Lees aanbevelingen voor toegangspaden.
Verschillende doorgangen
Grotere inkompartijen kunnen uitgewerkt worden met meerdere deuren naast elkaar. Het is belangrijk dat elke toegangsdeur een goede gebruiksruimte heeft (minimum één vleugel van 90cm vrije doorgang en de nodige opstelruimte). Een gebruiker zoekt de voor hem meest logische weg en vraagt zich niet af of die deur wel voldoende breed is. Hij moet die vrije keuze kunnen maken.
Ook voldoende vrije gebruiksruimte achter de toegangsdeur is van belang. Wanneer er bijvoorbeeld dadelijk na de toegang een kast, rek of tijdelijke balie geplaatst is, vormt dit een obstakel die de vlotte doorstroom kan hinderen.

Bij winkels dient men ook aandacht te hebben voor de plaatsing van beveiligingselementen. Deze bevinden zich vlak na de toegangdeuren, waardoor zij een versmalling (obstakel) op de (loop)route vormen.
Tussen deze elementen (enkel of in serie opgesteld) is een voldoende vrije doorgang gewenst. Komen zij voor bij manueel te bedienen toegangsdeuren, moet de manoeuvreerruimte aan de deur gerespecteerd worden.
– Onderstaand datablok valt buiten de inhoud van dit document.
`config.mk`:
```
export PLATFORM = sky130hd
export DESIGN_NAME = alu_req_arbiter
export DESIGN_NICKNAME = d
export VERILOG_FILES = /design/src/rtl/singlecycle_pkg.sv /design/src/rtl/rr_arbiter.sv /design/src/rtl/alu_req_arbiter.sv
export SDC_FILE = /design/constraint.sdc
export NUM_CORES = 1
export LEC_CHECK = 0
export CAP_MARGIN = 20
export CORE_ASPECT_RATIO = 1.2
export CORE_MARGIN = 4
export CORE_UTILIZATION = 38
export CTS_CLUSTER_DIAMETER = 120
export DETAILED_ROUTE_END_ITERATION = 8
export GPL_ROUTABILITY_DRIVEN = 0
export PLACE_DENSITY = 0.85
export REMOVE_ABC_BUFFERS = 1
export SLEW_MARGIN = 15
export SYNTH_ARGS = -nofsm -noshare
export SYNTH_HDL_FRONTEND = slang
export SYNTH_SLANG_ARGS = --single-unit
```
`constraint.sdc`:
```
create_clock -name i_clk -period 2.7 [get_ports i_clk]
set_clock_uncertainty 0.05 [all_clocks]
set_input_delay 0.81 -clock i_clk [delete_from_list [all_inputs] [get_ports i_clk]]
set_output_delay 0.81 -clock i_clk [all_outputs]
set_load 0.03 [all_outputs]
```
De gebruiksruimte voor deuren, de vrije doorgang voor deuren met meerdere deurvleugels en vereisten met betrekking tot zijdelingse opstelruimte worden concreter omschreven in het item deuren.
Lees aanbevelingen voor deuren.
Toegangsdeuren in glas
Deuren uitgewerkt met glazen oppervlakken kunnen gevaarlijk zijn personen met een visuele beperking. Ook voor onoplettende gebruikers vormen ze een gevaarlijke situatie. Een automatische schuifdeur kan bijvoorbeeld niet opengaan. De bezoeker verwacht deze onregelmatigheid niet, waardoor hij ook visueel het gesloten deurvlak fout inschat.
Om deze reden is het belangrijk dat deuren met glazen oppervlakken voorzien worden van contrastmarkeringen. Deze markeringen worden over de volledige breedte aangebracht op drie niveaus: op ooghoogte, heuphoogte en op vloerniveau.

Zorg ook voor voldoende contrast met de omgeving. Dit kan door de toegangsdeur zelf te laten opvallen of door ze te laten contrasteren met eventueel aanliggende glazen wanden, bijvoorbeeld bij etalages of glazen gevels.
Sommige uitvoeringen in gezandstraalde beglazing contrasteren niet voldoende. Het gebruik van felle kleuren of andere contrastrijke alternatieven is een betere oplossing.